__THE TASK__. Print word for word the records from the line containing "0.015 / 0.016 |" through the end.
==== STORED DATA ====
Source: an optimization exercise on an open RTL-to-GDS flow (aim: small area and a short achievable clock period). Production flows keep margins and buffers that such runs may drop.
The RTL was checked by simulation tests, not by an equivalence proof against the original design.
Power is estimated from default activity; no workload was simulated.

== run A ==
==> flow/design.v <==
module pixel_sort_asc (
    input clk, reset, soft_rst,
    input enable,
    input  [15:0] Pixel_in1, Pixel_in2, Pixel_in3, Pixel_in4, Pixel_in5, Pixel_in6, Pixel_in7, Pixel_in8,
    output [15:0] Pixel_out1, Pixel_out2, Pixel_out3, Pixel_out4, Pixel_out5, Pixel_out6, Pixel_out7, Pixel_out8,
    output reg valid_out
);
wire [15:0] x [0:7];
assign x[0] = Pixel_in1; assign x[1] = Pixel_in2; assign x[2] = Pixel_in3; assign x[3] = Pixel_in4;
assign x[4] = Pixel_in5; assign x[5] = Pixel_in6; assign x[6] = Pixel_in7; assign x[7] = Pixel_in8;
function lt16(input [15:0] a, input [15:0] b);
    integer k;
    reg c;
    begin
        c = 1'b0;
        for (k = 0; k < 16; k = k + 1)
            c = (~a[k] & b[k]) | (~a[k] & c) | (b[k] & c);
        lt16 = c;
    end
endfunction
function [3:0] count7_part(input [6:0] b);
    reg [1:0] p, q, r;
    begin
        p = b[0] + b[1] + b[2];
        q = b[3] + b[4] + b[5];
        r = p[0] + q[0] + b[6];
        count7_part = {r[1], q[1], p[1], r[0]};
    end
endfunction
function [2:0] count7_done(input [3:0] part);
    reg [1:0] t;
    begin
        t = part[1] + part[2] + part[3];
        count7_done = {t, part[0]};
    end
endfunction
reg        below [0:7][0:7];
reg  [3:0] part  [0:7];
reg  [6:0] cnt_in;
integer i, j, n;
always @(*) begin
    for (i = 0; i < 8; i = i + 1)
        for (j = 0; j < 8; j = j + 1)
            below[i][j] = 1'b0;
    for (i = 1; i < 8; i = i + 1)
        for (j = 0; j < i; j = j + 1) begin
            below[i][j] = !lt16(x[i], x[j]);
            below[j][i] = !below[i][j];
        end
    for (i = 0; i < 8; i = i + 1) begin
        n = 0;
        for (j = 0; j < 8; j = j + 1)
            if (j != i) begin
                cnt_in[n] = below[i][j];
                n = n + 1;
            end
        part[i] = count7_part(cnt_in);
    end
end
reg [15:0] px_q   [0:7];
reg  [3:0] part_q [0:7];
always @(posedge clk) begin
    valid_out <= enable & ~reset & ~soft_rst;
    for (i = 0; i < 8; i = i + 1) begin
        px_q[i]   <= x[i];
        part_q[i] <= part[i];
    end
end
reg  [2:0] rank [0:7];
reg [15:0] res  [0:7];
always @(*) begin
    for (i = 0; i < 8; i = i + 1)
        rank[i] = count7_done(part_q[i]);
    for (n = 0; n < 8; n = n + 1) begin
        res[n] = 16'd0;
        for (i = 0; i < 8; i = i + 1)
            res[n] = res[n] | (px_q[i] & {16{valid_out && rank[i] == n}});
    end
end
assign Pixel_out1 = res[0];
assign Pixel_out2 = res[1];
assign Pixel_out3 = res[2];
assign Pixel_out4 = res[3];
assign Pixel_out5 = res[4];
assign Pixel_out6 = res[5];
assign Pixel_out7 = res[6];
assign Pixel_out8 = res[7];
endmodule
==> flow/config.mk <==
export PLATFORM = sky130hd
export DESIGN_NAME = pixel_sort_asc
export DESIGN_NICKNAME = pixel_sort_asc
export VERILOG_FILES = /design/flow/design.v
export SDC_FILE = /design/flow/constraint.sdc
export NUM_CORES = 4
export LEC_CHECK = 0
export ABC_AREA = 1
export CAP_MARGIN = 20
export CORE_MARGIN = 2
export CORE_UTILIZATION = 40
export SETUP_SLACK_MARGIN = 1.0
export SLEW_MARGIN = 20
export BUFFER_PORTS_ARGS = -buffer_cell sky130_fd_sc_hd__buf_1
==> flow/constraint.sdc <==
create_clock -name core_clock -period 38.0 [get_ports {clk}]
set_input_delay 7.6000 -clock core_clock [delete_from_list [all_inputs] [get_ports {clk}]]
set_output_delay 7.6000 -clock core_clock [all_outputs]
set_load 0.01 [all_outputs]
standard.sh (not shown) runs the stock make flow with config.mk's settings and CLKGATE_MAP_FILE= SYNTH_SCRIPT=/design/flow/synth_recipe.tcl, a recipe that flattens the netlist after the stock synthesis.
==> flow/flow/run.sh <==
#!/bin/bash
set -euo pipefail
echo 'export BUFFER_PORTS_ARGS = -buffer_cell sky130_fd_sc_hd__buf_1' >> config.mk
bash standard.sh SETUP_SLACK_MARGIN=27.0 finish > standard.log 2>&1
Every stage of the flow completed for run A, and the final layout passed the timing, design-rule and antenna checks.
diff inputs: run A => run B
==> flow/flow/run.sh <==
#!/bin/bash
# The standard layout, with the port buffers made from the smallest buffer
# cell instead of the delay cell buffer_ports picks by default.
set -euo pipefail
echo 'export BUFFER_PORTS_ARGS = -buffer_cell sky130_fd_sc_hd__buf_1' >> config.mk
bash standard.sh > standard.log 2>&1
Results
- Run A was routed with more vias than run B.
- Higher share of power burned in combinational logic goes to run A over run B.
- Relative to run A, the count of cell instances traversed by the critical path of run B is lower by 1.
- Going from run A to run B, the delay contributed by the slowest stage of the critical path was found to have gone up by 0.17 ns.
- Diff run A..run B | portion of total power attributed to the clock network | negligible
- Diff run A -> run B | fraction of met1 tracks used by global routing | decrease of 0.25 points
- In terms of routed wire length, run A and run B differ only marginally.
- Run A → run B: final net count shrank by 0.55%, clock period minus worst slack has increased, power consumed by sequential cells held, number of fill cells in the layout now sits at about the same level.
Inputs modified between run B and run C:
==> flow/flow/run.sh <==
#!/bin/bash
# The standard layout (standard.sh), with these changes to how it is made:
# - synthesis is synth_recipe.tcl unchanged except for the ABC script, which
#   maps for area under a delay target (flow/abc.script) instead of ORFS's
#   abc_area.script; registers are mapped before ABC, so they are the standard
#   synthesis's;
# - the port buffers use the smallest buffer cell instead of the delay cell
#   buffer_ports picks by default;
set -euo pipefail
work=$PWD
margin=$(cat flow/setup_margin)
cat > "$work/own_synth.tcl" <<EOS
proc abc {args} {
  set i [lsearch \$args -script]
  if {\$i >= 0} { lset args [expr {\$i + 1}] $work/flow/abc.script }
  yosys abc {*}\$args
}
source $work/synth_recipe.tcl
EOS
echo 'export BUFFER_PORTS_ARGS = -buffer_cell sky130_fd_sc_hd__buf_1' >> config.mk
bash standard.sh SYNTH_SCRIPT="$work/own_synth.tcl" SETUP_SLACK_MARGIN="$margin" finish > standard.log 2>&1
==> flow/flow/abc.script (new file) <==
strash
dch
map -D 2000
topo
stime -c
upsize -c
dnsize -c
==> flow/flow/setup_margin (new file) <==
27.3
==> comparison <==
The higher relative area change from synthesis to final layout came out of run C. Per the comparison of run C with run B, global-route usage shrank by 0.68 points; wire length of the first global-routing pass shrank by about 16%; via count shrank by 2955; proportion of power drawn by flip-flops and latches grew by 2.3 points; vertical die dimension shrank by 8.0%. Full die area (run C vs. run B) decreases by more than 10%. On run C: fraction of power spent switching nets is 2.7 points lower than what run B gave.
> inputs changed (run C -> run D)
--- a/flow/config.mk
+++ b/flow/config.mk
@@ -10,4 +10,5 @@
 export CORE_MARGIN = 2
 export CORE_UTILIZATION = 40
+export CTS_BUF_LIST = sky130_fd_sc_hd__clkbuf_4 sky130_fd_sc_hd__clkbuf_8
 export SETUP_SLACK_MARGIN = 1.0
 export SLEW_MARGIN = 20
--- outcome ---
Looking at the reports, run D completed the entire flow and the layout it produced met the timing, design-rule and antenna checks. | number of hold-slack violations in the final timing report | run D vs run C | ≈ equal |. Run D -> run C: worst-case clock buffer depth delta 0, exact match. Relative to run C, share of the final layout cell area in multi-input gates has increased by 0.78 points in run D.
> inputs changed (run D -> run E)
==> flow/flow/run.sh <==
#!/bin/bash
# The standard layout, with the port buffers made from the smallest buffer
# cell instead of the delay cell buffer_ports picks by default.
set -euo pipefail
echo 'export BUFFER_PORTS_ARGS = -buffer_cell sky130_fd_sc_hd__buf_1' >> config.mk
bash standard.sh > standard.log 2>&1
--- a/flow/config.mk
+++ b/flow/config.mk
@@ -6,9 +6,7 @@
 export NUM_CORES = 4
 export LEC_CHECK = 0
-export ABC_AREA = 1
 export CAP_MARGIN = 20
 export CORE_MARGIN = 2
 export CORE_UTILIZATION = 40
-export CTS_BUF_LIST = sky130_fd_sc_hd__clkbuf_4 sky130_fd_sc_hd__clkbuf_8
 export SETUP_SLACK_MARGIN = 1.0
 export SLEW_MARGIN = 20
removed: flow/flow/abc.script
removed: flow/flow/setup_margin
==> summary.txt <==
Global-route usage: higher on run E. Comparing count of mapped cells out of synthesis for run E and run D, the bigger number came from run E. [compare] base=run D new=run E: via count picked up an extra 2019; die area picked up an extra about 17%; area added between synthesis and finish lost 7.9 points; count of buffers not belonging to the clock network in the layout lost 3.1%; period utilization picked up an extra 3.0 points.

[port drivers added, routing unchanged]
The results above use ideal ports. As a check the final layouts listed here were re-extracted and re-timed, cells and wires unchanged.
Step 1, drivers: a clkbuf_16 drives clk and a buf_2 each remaining input, both assumed.
Step 2 moves the port delays by t, midway between the first and last clock arrival at a register: inputs arrive t later, outputs are due t later. That takes back most of the time a late clock gives input paths.
Slacks: no drivers / after step 1 / after step 2; pairs: no drivers / after step 1.
| run | shift t [ns] | slack for setup (ns) | latest minus earliest clock arrival (ns) |
|---|---|---|---|
| run A | 0.499 | 26.969 / 26.917 / 26.709 | 0.021 / 0.021 |
| run B | 0.510 | 26.509 / 26.447 / 26.706 | 0.024 / 0.023 |
| run C | 0.462 | 27.280 / 27.236 / 26.894 | 0.016 / 0.016 |
| run D | 0.479 | 27.204 / 27.161 / 26.981 | 0.026 / 0.025 |
| run E | 0.473 | 26.082 / 26.109 / 25.636 | 0.015 / 0.016 |
After both steps every run listed still meets setup and hold. For run E, which loses most, drivers alone change the setup slack by +0.027 ns; drivers and shift together by -0.446 ns.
====
__RESULT BELOW__.
| run E | 0.473 | 26.082 / 26.109 / 25.636 | 0.015 / 0.016 |
After both steps every run listed still meets setup and hold. For run E, which loses most, drivers alone change the setup slack by +0.027 ns; drivers and shift together by -0.446 ns.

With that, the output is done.